Comment 1 Andreas Sturmlechner 2019-07-20 17:47:45 UTC

0.27.2 release is planned for 2019-07-31

Comment 2 Larry the Git Cow 2019-07-21 16:13:41 UTC

The bug has been referenced in the following commit(s):

https://gitweb.gentoo.org/repo/gentoo.git/commit/?id=a5596fa323540961fec3729e052a75baa88c8954

commit a5596fa323540961fec3729e052a75baa88c8954
Author:     Andreas Sturmlechner <asturm@gentoo.org>
AuthorDate: 2019-07-21 15:59:57 +0000
Commit:     Andreas Sturmlechner <asturm@gentoo.org>
CommitDate: 2019-07-21 16:13:21 +0000

    media-gfx/exiv2: 0.27.2_rc3 version bump for testing
    
    This is the last RC before 0.27.2 release that is planned for 2019-07-31.
    
    Bug: https://bugs.gentoo.org/689642
    Package-Manager: Portage-2.3.69, Repoman-2.3.16
    Signed-off-by: Andreas Sturmlechner <asturm@gentoo.org>

 media-gfx/exiv2/Manifest                |   1 +
 media-gfx/exiv2/exiv2-0.27.2_rc3.ebuild | 103 ++++++++++++++++++++++++++++++++
 2 files changed, 104 insertions(+)

Comment 3 Larry the Git Cow 2019-07-29 18:55:54 UTC

The bug has been referenced in the following commit(s):

https://gitweb.gentoo.org/repo/gentoo.git/commit/?id=d0e96ba43734040a82ad7b8302da4bf147802ef9

commit d0e96ba43734040a82ad7b8302da4bf147802ef9
Author:     Andreas Sturmlechner <asturm@gentoo.org>
AuthorDate: 2019-07-29 18:49:26 +0000
Commit:     Andreas Sturmlechner <asturm@gentoo.org>
CommitDate: 2019-07-29 18:55:40 +0000

    media-gfx/exiv2: 0.27.2 version bump
    
    Bug: https://bugs.gentoo.org/689642
    Package-Manager: Portage-2.3.69, Repoman-2.3.16
    Signed-off-by: Andreas Sturmlechner <asturm@gentoo.org>

 media-gfx/exiv2/Manifest            |   1 +
 media-gfx/exiv2/exiv2-0.27.2.ebuild | 101 ++++++++++++++++++++++++++++++++++++
 2 files changed, 102 insertions(+)

Comment 4 Andreas Sturmlechner 2019-07-29 19:03:04 UTC

Documentation changes only since rc3, arches please stabilise.

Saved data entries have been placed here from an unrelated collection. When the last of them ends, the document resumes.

Context: an optimization exercise on an open-source flow, tuned for small area, a short achievable clock period and few clock cycles per item. The choices shown serve that exercise and are no tape-out recipe.
Only simulation tests tie the RTL to the original design; equivalence was not proved.
Power figures rest on the tool's default switching activity, not on a simulated workload.

<file path="flow/config.mk">
export PLATFORM = sky130hd
export DESIGN_NAME = loop_engine
export DESIGN_NICKNAME = loop_engine
export VERILOG_FILES = /design/flow/design.v
export SDC_FILE = /design/flow/constraint.sdc
export NUM_CORES = 4
export LEC_CHECK = 0
export CAP_MARGIN = 20
export CORE_MARGIN = 2
export CORE_UTILIZATION = 40
export PLACE_DENSITY = 0.6
export SLEW_MARGIN = 20
</file>
<file path="flow/constraint.sdc">
create_clock -name core_clock -period 18.0 [get_ports {clk}]
set_input_delay 3.6000 -clock core_clock [delete_from_list [all_inputs] [get_ports {clk}]]
set_output_delay 3.6000 -clock core_clock [all_outputs]
set_load 0.01 [all_outputs]
</file>
<file path="flow/design.v">
module loop_div #(
    parameter integer C = 125,
    parameter integer W = 7         
) (
    input  wire [W+3:0] x,
    output reg  [3:0]   q,
    output reg  [W-1:0] r
);
    integer j;
    reg [W+3:0] m;
    always @(*) begin
        q = 4'd0;
        for (j = 1; j < 16; j = j + 1)
            if (x >= j * C) q = j[3:0];
        m = q * C;
        r = x - m;
    end
endmodule
module loop_engine (
    input  wire               clk,
    input  wire               rst,
    input  wire               start,
    output wire               ready,
    input  wire               preset,
    input  wire        [1:0]  mode,
    input  wire               ff_en,
    input  wire               fb_ok,
    input  wire signed [31:0] sp_r,
    input  wire signed [31:0] fb,
    input  wire signed [31:0] u0,
    input  wire        [23:0] kp,
    input  wire        [26:0] ki,
    input  wire        [20:0] lim_chg,
    input  wire        [20:0] lim_dis,
    input  wire        [31:0] ocv_sum,
    input  wire               ocv_ok,
    input  wire        [23:0] rs_sum,
    input  wire        [31:0] v_last,
    input  wire               vlast_ok,
    output reg                done,
    output reg  signed [31:0] u,
    output reg  signed [31:0] ig,
    output reg  signed [31:0] p,
    output reg  signed [31:0] ff,
    output reg                limhi,
    output reg                limlo,
    output reg                fflost
);
    localparam [31:0] KA = 32'd10000000;     
    localparam [31:0] KB = 32'd655360000;    
    localparam [1:0] ST_IDLE = 2'd0, ST_PREP = 2'd1, ST_RUN = 2'd2;
    reg [1:0] st;
    assign ready = (st == ST_IDLE);
    reg               r_preset, r_ffen, r_fbok, r_ocvok, r_vlok;
    reg        [1:0]  r_mode;
    reg signed [31:0] r_sp, r_fb, r_u0;
    reg        [31:0] r_v0;
    reg        [20:0] r_hi, r_lo;
    reg        [26:0] r_ki;
    wire cls   = (r_mode == 2'd1);
    wire neg_s = r_mode[1];
    wire ffm0  = r_ffen && (r_mode == 2'd0);
    reg signed [41:0] iq;      
    reg        [29:0] irr;     
    reg               itag;    
    reg [1:0] pph;  reg [3:0] pcnt;    
    reg [1:0] vph;  reg [3:0] vcnt;    
    reg [1:0] iph;  reg [3:0] icnt;    
    reg [1:0] ipass;                   
    reg [3:0] ncnt;                    
    reg [1:0] dph;  reg [3:0] dcnt;    
    reg       p_ok, i_ok, f_ok, s_ok;
    reg       sg_e, sg_u, sg_sp, sg_c;
    wire signed [32:0] d1 = {r_sp[31], r_sp} - {r_fb[31], r_fb};
    wire signed [32:0] d2 = {r_fb[31], r_fb} - {r_sp[31], r_sp};
    wire        [31:0] eabs = d1[32] ? d2[31:0] : d1[31:0];
    wire signed [31:0] uprev = r_preset ? r_u0 : u;
    wire        [31:0] uabs  = uprev[31] ? -uprev : uprev;
    wire        [31:0] spabs = r_sp[31] ? -r_sp : r_sp;
    wire        [41:0] qabs  = iq[41] ? -iq : iq;
    wire conv = !r_preset && r_fbok && (cls != itag);
    reg  [31:0] pA;
    reg  [31:0] pH;
    reg  [23:0] pL;
    reg  [6:0]  prem;
    wire [55:0] pr    = {pH, pL};
    wire [35:0] psum  = {4'd0, pH} + pL[3:0] * pA;
    wire [3:0]  pq;
    wire [6:0]  pr_n;
    loop_div #(.C(125), .W(7)) u_pdiv (
        .x({(pph == 2'd2 && pcnt == 4'd8) ? pr[41:35] : prem, pr[34:31]}), .q(pq), .r(pr_n));
    wire        p_neg  = sg_e ^ neg_s;
    wire        p_sat  = cls ? (|pr[55:47]) : ((pr[55:35] >= 21'd125) | pr[34]);
    wire [30:0] p_mag  = cls ? pr[46:16] : pr[33:3];
    wire [31:0] p_val  = p_sat ? (p_neg ? 32'h80000000 : 32'h7fffffff)
                               : (p_neg ? -{1'b0, p_mag} : {1'b0, p_mag});
    reg  [31:0] vA;
    reg  [31:0] vH;
    reg  [23:0] vL;
    reg  [6:0]  vrem;
    wire [55:0] vr    = {vH, vL};
    wire [35:0] vsum  = {4'd0, vH} + vL[3:0] * vA;
    wire [3:0]  vq;
    wire [6:0]  vr_n;
    loop_div #(.C(125), .W(7)) u_vdiv (
        .x({(vph == 2'd2 && vcnt == 4'd12) ? {2'b00, vr[55:51]} : vrem, vr[50:47]}), .q(vq), .r(vr_n));
    wire signed [48:0] vsig = sg_u ? ({17'd0, r_v0} - {1'b0, vr[50:3]})
                                   : ({17'd0, r_v0} + {1'b0, vr[50:3]});
    reg  [51:0] nR;            
    reg  [45:0] vd;            
    reg  [45:0] drem;
    reg         dov;
    wire [47:0] dt1 = {1'b0, drem, nR[31]} - {2'b00, vd};
    wire [45:0] dr1 = dt1[47] ? {drem[44:0], nR[31]} : dt1[45:0];
    wire [47:0] dt2 = {1'b0, dr1, nR[30]} - {2'b00, vd};
    wire [45:0] dr2 = dt2[47] ? {dr1[44:0], nR[30]} : dt2[45:0];
    wire        f_sat = dov | nR[31];
    wire [31:0] f_val = f_sat ? (sg_sp ? 32'h80000000 : 32'h7fffffff)
                              : (sg_sp ? -{1'b0, nR[30:0]} : {1'b0, nR[30:0]});
    reg  [33:0] iA;
    reg  [33:0] iH;
    reg  [31:0] iL;
    reg  [16:0] irem;
    wire [65:0] ir    = {iH, iL};
    wire [37:0] isum  = {4'd0, iH} + iL[3:0] * iA;
    wire        ifirst = (iph == 2'd2 && icnt == 4'd10);
    wire [3:0]  iqa, iqb;
    wire [16:0] ira_n;
    wire [9:0]  irb_n;
    loop_div #(.C(78125), .W(17)) u_ida (
        .x({ifirst ? ir[63:47] : irem, ir[46:43]}), .q(iqa), .r(ira_n));
    loop_div #(.C(625), .W(10)) u_idb (
        .x({ifirst ? {6'd0, ir[63:60]} : irem[9:0], ir[59:56]}), .q(iqb), .r(irb_n));
    wire [39:0] qx = ir[39:0];
    wire [29:0] rx = cls ? {irem[9:0], ir[59:40]} : {6'd0, irem[16:0], ir[46:40]};
    wire        sx = (ipass == 2'd2) ? (sg_e ^ neg_s) : (ipass == 2'd0) ? sg_c : 1'b0;
    wire [29:0] kk = cls ? KB[29:0] : KA[29:0];
    wire signed [41:0] qb = (ipass == 2'd0) ? 42'sd0 : iq;
    wire        [29:0] rb = (ipass == 2'd0) ? 30'd0 : irr;
    wire [30:0] ras  = {1'b0, rb} + {1'b0, rx};
    wire        rcy  = ras >= {1'b0, kk};
    wire [30:0] rds  = {1'b0, rb} - {1'b0, rx};
    wire        rbw  = rds[30];
    wire [29:0] r_acc = sx ? (rbw ? rds[29:0] + kk : rds[29:0])
                           : (rcy ? ras[29:0] - kk : ras[29:0]);
    wire signed [41:0] q_acc = sx ? (qb - $signed({2'b00, qx}) - rbw)
                                  : (qb + $signed({2'b00, qx}) + rcy);
    reg  signed [32:0] sS;     
    wire signed [41:0] hi42 = {21'd0, r_hi};
    wire signed [41:0] lo42 = -$signed({21'd0, r_lo});
    wire signed [41:0] s42  = {{9{sS[32]}}, sS};
    wire signed [41:0] u042 = {{10{r_u0[31]}}, r_u0};
    wire               rnz  = !r_preset && (irr != 30'd0);
    wire               inc  = rnz && iq[41];
    wire signed [41:0] wc   = r_preset ? u042 : iq + s42;
    wire signed [41:0] bhi  = hi42 - s42;
    wire signed [41:0] blo  = lo42 - s42;
    wire               hiC  = (wc > hi42) || (wc == hi42 && rnz);
    wire               loC  = wc < lo42;
    wire signed [41:0] wu   = wc + inc;
    wire signed [41:0] iun  = r_preset ? (u042 - s42) : (iq + inc);
    wire signed [41:0] igm  = hiC ? bhi : loC ? blo : iun;
    wire signed [31:0] unew = hiC ? $signed({11'd0, r_hi}) : loC ? -$signed({11'd0, r_lo}) : wu[31:0];
    wire signed [31:0] igs  = (igm > 42'sd2147483647) ? 32'sh7fffffff :
                              (igm < -42'sd2147483648) ? 32'sh80000000 : igm[31:0];
    wire all_ok = p_ok && i_ok && s_ok;
    always @(posedge clk) begin
        if (rst) begin
            st    <= ST_IDLE;
            done  <= 1'b0;
            u     <= 32'sd0;
            ig    <= 32'sd0;
            p     <= 32'sd0;
            ff    <= 32'sd0;
            limhi <= 1'b0;
            limlo <= 1'b0;
            fflost <= 1'b0;
            iq    <= 42'sd0;
            irr   <= 30'd0;
            itag  <= 1'b0;
            pph   <= 2'd0;
            vph   <= 2'd0;
            iph   <= 2'd0;
            dph   <= 2'd0;
            ncnt  <= 4'd0;
        end else begin
            done <= 1'b0;
            case (st)
                ST_IDLE: if (start) st <= ST_PREP;
                ST_PREP: begin
                    if (!r_preset && !r_fbok) begin
                        limhi <= (u == $signed({11'd0, r_hi}));
                        limlo <= (u == -$signed({11'd0, r_lo}));
                        done  <= 1'b1;
                        st    <= ST_IDLE;
                    end else begin
                        st <= ST_RUN;
                        fflost <= ffm0 && !r_ocvok;
                        if (r_preset) p <= 32'sd0;
                        if (ffm0 && r_ocvok) begin
                            vph <= 2'd1;
                            ncnt <= 4'd9;
                            dph <= 2'd1;
                        end else if (ffm0 && r_vlok) begin
                            ncnt <= 4'd9;
                            dph <= 2'd1;
                        end else begin
                            ff <= (r_ffen && r_mode == 2'd1) ? r_sp : 32'sd0;
                        end
                        if (!r_preset) begin
                            pph <= 2'd1;
                            iph <= 2'd1;
                        end
                    end
                end
                ST_RUN: begin
                    if (all_ok) begin
                        u     <= unew;
                        ig    <= igs;
                        limhi <= (unew == $signed({11'd0, r_hi}));
                        limlo <= (unew == -$signed({11'd0, r_lo}));
                        iq    <= (hiC || loC || r_preset) ? igm : iq;
                        irr   <= (hiC || loC || r_preset) ? 30'd0 : irr;
                        itag  <= cls;
                        done  <= 1'b1;
                        st    <= ST_IDLE;
                    end
                end
                default: st <= ST_IDLE;
            endcase
            case (pph)
                2'd1: if (pcnt == 4'd1) pph <= cls ? 2'd3 : 2'd2;
                2'd2: if (pcnt == 4'd1) pph <= 2'd3;
                2'd3: begin p <= p_val; pph <= 2'd0; end
                default: ;
            endcase
            case (vph)
                2'd1: if (vcnt == 4'd1) vph <= 2'd2;
                2'd2: if (vcnt == 4'd1) vph <= 2'd3;
                2'd3: vph <= 2'd0;
                default: ;
            endcase
            case (dph)
                2'd1: if (ncnt == 4'd0 && ((vph == 2'd0 && !r_ocvok) || vph == 2'd3)) begin
                          if ((!r_ocvok && r_v0 == 32'd0) || (r_ocvok && vsig <= 49'sd0)) begin
                              ff  <= 32'sd0;
                              dph <= 2'd0;
                          end else begin
                              dph <= 2'd2;
                          end
                      end
                2'd2: if (dcnt == 4'd0) dph <= 2'd3;
                2'd3: begin ff <= f_val; dph <= 2'd0; end
                default: ;
            endcase
            if (ncnt != 4'd0) ncnt <= ncnt - 4'd1;
            case (iph)
                2'd1: if (icnt == 4'd1) iph <= 2'd2;
                2'd2: if (icnt == 4'd1) iph <= 2'd3;
                2'd3: begin
                    iq  <= q_acc;
                    irr <= r_acc;
                    iph <= (ipass == 2'd2) ? 2'd0 : 2'd1;
                end
                default: ;
            endcase
        end
    end
    always @(posedge clk) begin
        if (st == ST_IDLE) begin
            r_preset <= preset;
            r_mode   <= mode;
            r_ffen   <= ff_en;
            r_fbok   <= fb_ok;
            r_ocvok  <= ocv_ok;
            r_vlok   <= vlast_ok;
            r_sp     <= sp_r;
            r_fb     <= fb;
            r_u0     <= u0;
            r_v0     <= ocv_ok ? ocv_sum : v_last;
            r_hi     <= lim_chg;
            r_lo     <= lim_dis;
            r_ki     <= ki;
            pL       <= kp;
            vL       <= rs_sum;
        end
        if (st == ST_PREP) begin
            p_ok  <= r_preset;
            i_ok  <= r_preset;
            f_ok  <= !(ffm0 && (r_ocvok || r_vlok));
            s_ok  <= 1'b0;
            sg_e  <= d1[32];
            sg_u  <= uprev[31];
            sg_sp <= r_sp[31];
            sg_c  <= iq[41];
            pA    <= eabs;
            pH    <= 32'd0;
            pcnt  <= 4'd6;
            vA    <= uabs;
            vH    <= 32'd0;
            vcnt  <= 4'd6;
            nR    <= {20'd0, spabs};
            iH    <= 34'd0;
            icnt  <= 4'd8;
            if (conv) begin
                ipass <= 2'd0;
                iA    <= qabs[33:0];
                iL    <= cls ? KA : KB;
            end else begin
                ipass <= 2'd2;
                iA    <= {2'b00, eabs};
                iL    <= {5'd0, r_ki};
            end
        end else begin
            if (pph == 2'd3) p_ok <= 1'b1;
            if (iph == 2'd3 && ipass == 2'd2) i_ok <= 1'b1;
            if ((dph == 2'd3) ||
                (dph == 2'd1 && ncnt == 4'd0 && ((vph == 2'd0 && !r_ocvok) || vph == 2'd3) &&
                 ((!r_ocvok && r_v0 == 32'd0) || (r_ocvok && vsig <= 49'sd0))))
                f_ok <= 1'b1;
            if (st == ST_RUN && p_ok && f_ok) s_ok <= 1'b1;
            if (st == ST_RUN && p_ok && f_ok && !s_ok) sS <= {ff[31], ff} + {p[31], p};
        end
        case (pph)
            2'd1: begin
                pH <= psum[35:4];
                pL <= {psum[3:0], pL[23:4]};
                pcnt <= (pcnt == 4'd1) ? 4'd8 : pcnt - 4'd1;
            end
            2'd2: begin
                prem <= pr_n;
                {pH[10:0], pL[23:3]} <= {pH[6:0], pL[23:3], pq};
                pcnt <= pcnt - 4'd1;
            end
            default: ;
        endcase
        case (vph)
            2'd1: begin
                vH <= vsum[35:4];
                vL <= {vsum[3:0], vL[23:4]};
                vcnt <= (vcnt == 4'd1) ? 4'd12 : vcnt - 4'd1;
            end
            2'd2: begin
                vrem <= vr_n;
                {vH[26:0], vL[23:3]} <= {vH[22:0], vL[23:3], vq};
                vcnt <= vcnt - 4'd1;
            end
            2'd3: begin
                vd <= vsig[45:0];
            end
            default: ;
        endcase
        if (ncnt != 4'd0) nR <= nR + {nR[49:0], 2'b00};
        case (dph)
            2'd1: if (ncnt == 4'd0 && ((vph == 2'd0 && !r_ocvok) || vph == 2'd3)) begin
                      if (!r_ocvok) vd <= {14'd0, r_v0};
                      else          vd <= vsig[45:0];
                      drem <= {17'd0, nR[51:23]};
                      dov  <= {17'd0, nR[51:23]} >= (r_ocvok ? vsig[45:0] : {14'd0, r_v0});
                      nR[31:0] <= {nR[22:0], 9'd0};
                      dcnt <= 4'd15;
                  end
            2'd2: begin
                drem <= dr2;
                nR[31:0] <= {nR[29:0], ~dt1[47], ~dt2[47]};
                dcnt <= dcnt - 4'd1;
            end
            default: ;
        endcase
        case (iph)
            2'd1: begin
                iH <= isum[37:4];
                iL <= {isum[3:0], iL[31:4]};
                icnt <= (icnt == 4'd1) ? 4'd10 : icnt - 4'd1;
            end
            2'd2: begin
                irem <= cls ? {7'd0, irb_n} : ira_n;
                {iH, iL} <= {iH[29:0], iL, (cls ? iqb : iqa)};
                icnt <= icnt - 4'd1;
                if (ipass == 2'd0) iA <= {4'd0, irr};
            end
            2'd3: begin
                icnt <= 4'd8;
                iH   <= 34'd0;
                if (ipass == 2'd0) begin
                    ipass <= 2'd1;
                    iL    <= 32'd1;
                end else begin
                    ipass <= 2'd2;
                    iA    <= {2'b00, pA};
                    iL    <= {5'd0, r_ki};
                end
            end
            default: ;
        endcase
    end
endmodule
</file>
<file path="flow/run.sh">
#!/bin/bash
# synth_recipe.tcl (not shown) runs the flow's synth.tcl, then flattens the netlist and writes it again
# the make line also repeats each setting of config.mk as NAME=value (left out here)
make -C /OpenROAD-flow-scripts/flow DESIGN_CONFIG=/design/flow/config.mk WORK_HOME=/design/flow/orfs CLKGATE_MAP_FILE= SYNTH_SCRIPT=/design/flow/synth_recipe.tcl finish
</file>
==> summary.txt <==
==> worst max-delay path: cells and delay by family (launching register included) <==
family                     cells  cell delay [ps]
and+or+nand+nor                7             1900
AOI/OAI and AO/OA             20             7600
DFF                            1              460
buffers and inverters          4              890
adders and majority gates      2              530
==> worst min path at each step <==
stage | from | endpoint | slack [ps] | cells past startpoint
2_1_floorplan | iq[41]$_SDFFE_PP0P_ | sg_c$_DFFE_PP_ | 410 | 0
3_3_place_gp | ig[31]$_SDFFE_PP0P_ | ig[31]$_SDFFE_PP0P_ | 440 | 2
3_5_place_dp | limhi$_SDFFE_PP0P_ | limhi$_SDFFE_PP0P_ | 460 | 2
4_1_cts | limhi$_SDFFE_PP0P_ | limhi$_SDFFE_PP0P_ | 470 | 2
5_1_grt | itag$_SDFFE_PP0P_ | itag$_SDFFE_PP0P_ | 490 | 2
6_report | itag$_SDFFE_PP0P_ | itag$_SDFFE_PP0P_ | 470 | 2
==> state kept, by name, summed over array words and instances, names as in the netlist, 33 cells and up <==
register and count:
iA 34, nR 52, iH 34, sS 33, iq 42, vd 46, drem 46
==> final cells by class <==
cell class	instances	area, um^2	area share
multi-input combinational	10014	71800	0.631
sequential	934	24700	0.217
timing repair buffer	563	5300	0.0466
tap	3366	4210	0.0370
inverter	962	3610	0.0318
clock buffer	151	3280	0.0289
clock inverter	74	800	0.00703
antenna	5	12.5	0.000110
==> cell usage in the layout, fill, tap and decap left out, types with 39 or more instances in the layout <==
master and n:
fa_1 327, a21oi_1 1037, o211ai_1 97, o21bai_1 93
o22ai_1 65, or2_2 58, mux2i_1 177, nor3_1 295
nand4_1 105, a21boi_0 46, mux2_2 94, clkdlybuf4s50_1 417
nor2b_1 159, nor2_1 1012, nand2b_1 106, inv_1 948
ha_1 937, xnor2_1 632, a211oi_1 216, buf_4 141
a311oi_1 43, a222oi_1 53, xor2_1 247, and3_1 131
a21o_1 298, nor3b_1 39, nand3_1 275, nand2_1 1176
nor4_1 96, or3_1 116, o21ai_0 673, o21a_1 115
and2_1 251, o31ai_1 103, clkbuf_16 124, dfxtp_1 332
a22oi_1 152, edfxtp_1 602, a31oi_1 125
==> per-stage QoR <==
step / area [um^2] / setup WS (ps) / cells / utilization / hold slack, ps
CTS: 114000 / 6720 / 16062 / 0.447 / 469
global route: 114000 / 5910 / 16065 / 0.448 / 489
finish: 114000 / 6410 / 16069 / 0.448 / 471
floorplan: 102000 / 7990 / 12510 / - / 406
global placement: 110000 / 7010 / 15837 / 0.431 / 445
detailed placement: 110000 / 6860 / 15837 / 0.431 / 455
==> logic make-up (layout without fill, tap and decap cells) <==
logic type      after synthesis  after routing  share of synthesized area
compound gates             3605           3605                      0.230
xor+xnor                    881            881                     0.0756
fa+ha+maj                  1276           1276                      0.180
buf+inv                    1562           1750                     0.0581
flops                       934            934                      0.242
mux                         273            273                     0.0279
other cells                   0              5                          0
simple gates               3979           3979                      0.186
==> metal layers <==
metal  global-route usage  vias to the layer above  share of wire
met5                    0                        -       0.000086
met4                0.140                        6          0.053
met3               0.0464                      734          0.079
met2                0.475                     4277           0.43
met1                0.431                    47835           0.44
li1                     -                    45249              -
==> where the power goes <==
group	internal (uW)	switching, uW
Clock	1450	1090
Combinational	3850	5540
Sequential	2650	586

Comment 5 Aaron Bauman (RETIRED) 2019-07-29 22:07:02 UTC

arm64 stable

Comment 6 Agostino Sarubbo 2019-07-31 10:54:28 UTC

ppc stable

Comment 7 Agostino Sarubbo 2019-07-31 10:56:10 UTC

ppc64 stable

Comment 8 Agostino Sarubbo 2019-07-31 11:01:21 UTC

amd64 stable

Comment 9 Agostino Sarubbo 2019-07-31 11:08:25 UTC

x86 stable

Comment 10 Agostino Sarubbo 2019-07-31 12:10:15 UTC

alpha stable

Comment 11 Agostino Sarubbo 2019-07-31 13:11:34 UTC

sparc stable

Comment 12 Agostino Sarubbo 2019-07-31 13:13:36 UTC

ia64 stable

Comment 13 Mikle Kolyada (RETIRED) 2019-08-02 08:11:28 UTC

arm stable

Comment 14 John Helmert III 2023-01-15 04:04:19 UTC

CVE-2019-13114 (https://github.com/Exiv2/exiv2/issues/793):

http.c in Exiv2 through 0.27.1 allows a malicious http server to cause a denial of service (crash due to a NULL pointer dereference) by returning a crafted response that lacks a space character.

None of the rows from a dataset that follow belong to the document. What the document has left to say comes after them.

This is an optimization exercise on Yosys and OpenROAD, whose aim is small area, a short achievable clock period and few clock cycles per item, not a production implementation. In this exercise RTL edits were held to simulation tests only and were not proved equivalent to the original. Power is estimated from default activity; no workload was simulated.

**flow/config.mk**
```make
export PLATFORM = sky130hd
export DESIGN_NAME = kgroup_dot
export DESIGN_NICKNAME = kgroup_dot
export VERILOG_FILES = /design/flow/design.v
export SDC_FILE = /design/flow/constraint.sdc
export NUM_CORES = 4
export LEC_CHECK = 0
export CAP_MARGIN = 20
export CORE_MARGIN = 2
export CORE_UTILIZATION = 40
export PLACE_DENSITY = 0.6
export SLEW_MARGIN = 20
```
**flow/constraint.sdc**
```tcl
create_clock -name core_clock -period 14.0 [get_ports {clk}]
set_input_delay 2.8000 -clock core_clock [delete_from_list [all_inputs] [get_ports {clk}]]
set_output_delay 2.8000 -clock core_clock [all_outputs]
set_load 0.01 [all_outputs]
```
What follows belongs to an exercise in optimizing a design on an open flow for small area; a production flow would make more cautious choices.
RTL that was checked went through simulation tests only; none was proved equivalent to the original.
Power and IR drop assume default switching activity.

## vb_sense
module vb_sense (
    input  wire         clk,
    input  wire         rst,
    input  wire         enable,
    input  wire         tick,
    input  wire [5:0]   s_ls,
    input  wire         s_hs,
    input  wire         hs_en,
    input  wire [95:0]  sense_fs,
    input  wire [95:0]  i_oc,
    input  wire [15:0]  hs_fs,
    input  wire [15:0]  bank_oc,
    output wire [48:0]  f_code,
    output wire [5:0]   oc_fault,
    output wire         bank_oc_fault,
    output reg          meas_valid,
    output wire [101:0] meas_x
);
Size in the first run: about 3100 cells after synthesis, about 810 flip-flops, about 400 I/O pins, about 35000 sq um of cells after synthesis.
Settings: LEC_CHECK=0, CAP_MARGIN=20, CORE_MARGIN=2, CORE_UTILIZATION=55, PLACE_DENSITY=0.7, SETUP_SLACK_MARGIN=0.3, SLEW_MARGIN=20; clock period 15.0 ns.
standard.sh (not shown) runs the stock make flow with config.mk's settings and CLKGATE_MAP_FILE= SYNTH_SCRIPT=/design/flow/synth_recipe.tcl, a recipe that flattens the netlist after the stock synthesis.
==> flow/flow/run.sh <==
#!/bin/bash
# The standard layout (standard.sh) with two changes: the ports are
# buffered by the smallest buffer (sky130_fd_sc_hd__buf_1), and clock tree
# synthesis uses clkbuf_8 sink buffers, larger sink clusters and no dummy loads.
# make's output goes to flow_make.log; each ORFS step logs under orfs/logs.
set -euo pipefail
bash standard.sh \
  "BUFFER_PORTS_ARGS=-buffer_cell sky130_fd_sc_hd__buf_1" \
  "CTS_ARGS=-sink_clustering_enable -repair_clock_nets -sink_clustering_size 18 -sink_clustering_max_diameter 50 -dont_use_dummy_load -buf_list sky130_fd_sc_hd__clkbuf_8 -root_buf sky130_fd_sc_hd__clkbuf_16" \
  finish > flow_make.log 2>&1
The starting point completed with no timing, DRC or antenna violations.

Comment 15 John Helmert III 2023-01-15 04:04:51 UTC

CVE-2018-20097 (https://lists.debian.org/debian-lts-announce/2019/02/msg00038.html):

There is a SEGV in Exiv2::Internal::TiffParserWorker::findPrimaryGroups of tiffimage_int.cpp in Exiv2 0.27-RC3. A crafted input will lead to a remote denial of service attack.

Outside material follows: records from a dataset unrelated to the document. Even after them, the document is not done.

Background: an optimization exercise with open tools, aiming at small area. Do not read the settings as production practice. In this exercise RTL edits were held to simulation tests only and were not proved equivalent to the original. Power figures rest on the tool's default switching activity, not on a simulated workload.

==> config.mk <==
export PLATFORM = sky130hd
export DESIGN_NAME = jomen_matcher
export DESIGN_NICKNAME = jomen_matcher
export VERILOG_FILES = /design/flow/design.v
export SDC_FILE = /design/flow/constraint.sdc
export NUM_CORES = 4
export LEC_CHECK = 0
export CAP_MARGIN = 20
export CORE_MARGIN = 2
export CORE_UTILIZATION = 40
export SLEW_MARGIN = 20
==> constraint.sdc <==
create_clock -name core_clock -period 20.0 [get_ports {clk}]
set_input_delay 4.0000 -clock core_clock [delete_from_list [all_inputs] [get_ports {clk}]]
set_output_delay 4.0000 -clock core_clock [all_outputs]
set_load 0.01 [all_outputs]
==> design.v <==
module gf32_mul (
    input  wire [4:0] a,
    input  wire [4:0] b,
    output wire [4:0] p
);
    wire [8:0] full;
    assign full = ({9{b[0]}} & {4'b0, a})
                ^ ({9{b[1]}} & {3'b0, a, 1'b0})
                ^ ({9{b[2]}} & {2'b0, a, 2'b0})
                ^ ({9{b[3]}} & {1'b0, a, 3'b0})
                ^ ({9{b[4]}} & {a, 4'b0});
    assign p[0] = full[0] ^ full[5] ^ full[8];
    assign p[1] = full[1] ^ full[6];
    assign p[2] = full[2] ^ full[5] ^ full[7] ^ full[8];
    assign p[3] = full[3] ^ full[6] ^ full[8];
    assign p[4] = full[4] ^ full[7];
endmodule
module gf32_inv (
    input  wire [4:0] a,
    output reg  [4:0] y
);
    always @(*) begin
        case (a)
            5'd0:  y = 5'd0;
            5'd1:  y = 5'd1;
            5'd2:  y = 5'd18;
            5'd3:  y = 5'd28;
            5'd4:  y = 5'd9;
            5'd5:  y = 5'd23;
            5'd6:  y = 5'd14;
            5'd7:  y = 5'd12;
            5'd8:  y = 5'd22;
            5'd9:  y = 5'd4;
            5'd10: y = 5'd25;
            5'd11: y = 5'd16;
            5'd12: y = 5'd7;
            5'd13: y = 5'd15;
            5'd14: y = 5'd6;
            5'd15: y = 5'd13;
            5'd16: y = 5'd11;
            5'd17: y = 5'd24;
            5'd18: y = 5'd2;
            5'd19: y = 5'd29;
            5'd20: y = 5'd30;
            5'd21: y = 5'd26;
            5'd22: y = 5'd8;
            5'd23: y = 5'd5;
            5'd24: y = 5'd17;
            5'd25: y = 5'd10;
            5'd26: y = 5'd21;
            5'd27: y = 5'd31;
            5'd28: y = 5'd3;
            5'd29: y = 5'd19;
            5'd30: y = 5'd20;
            default: y = 5'd27;
        endcase
    end
endmodule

Comment 16 John Helmert III 2023-11-21 01:13:35 UTC

CVE-2020-18831 (https://github.com/Exiv2/exiv2/issues/828):

Buffer Overflow vulnerability in tEXtToDataBuf function in pngimage.cpp in Exiv2 0.27.1 allows remote attackers to cause a denial of service and other unspecified impacts via use of crafted file.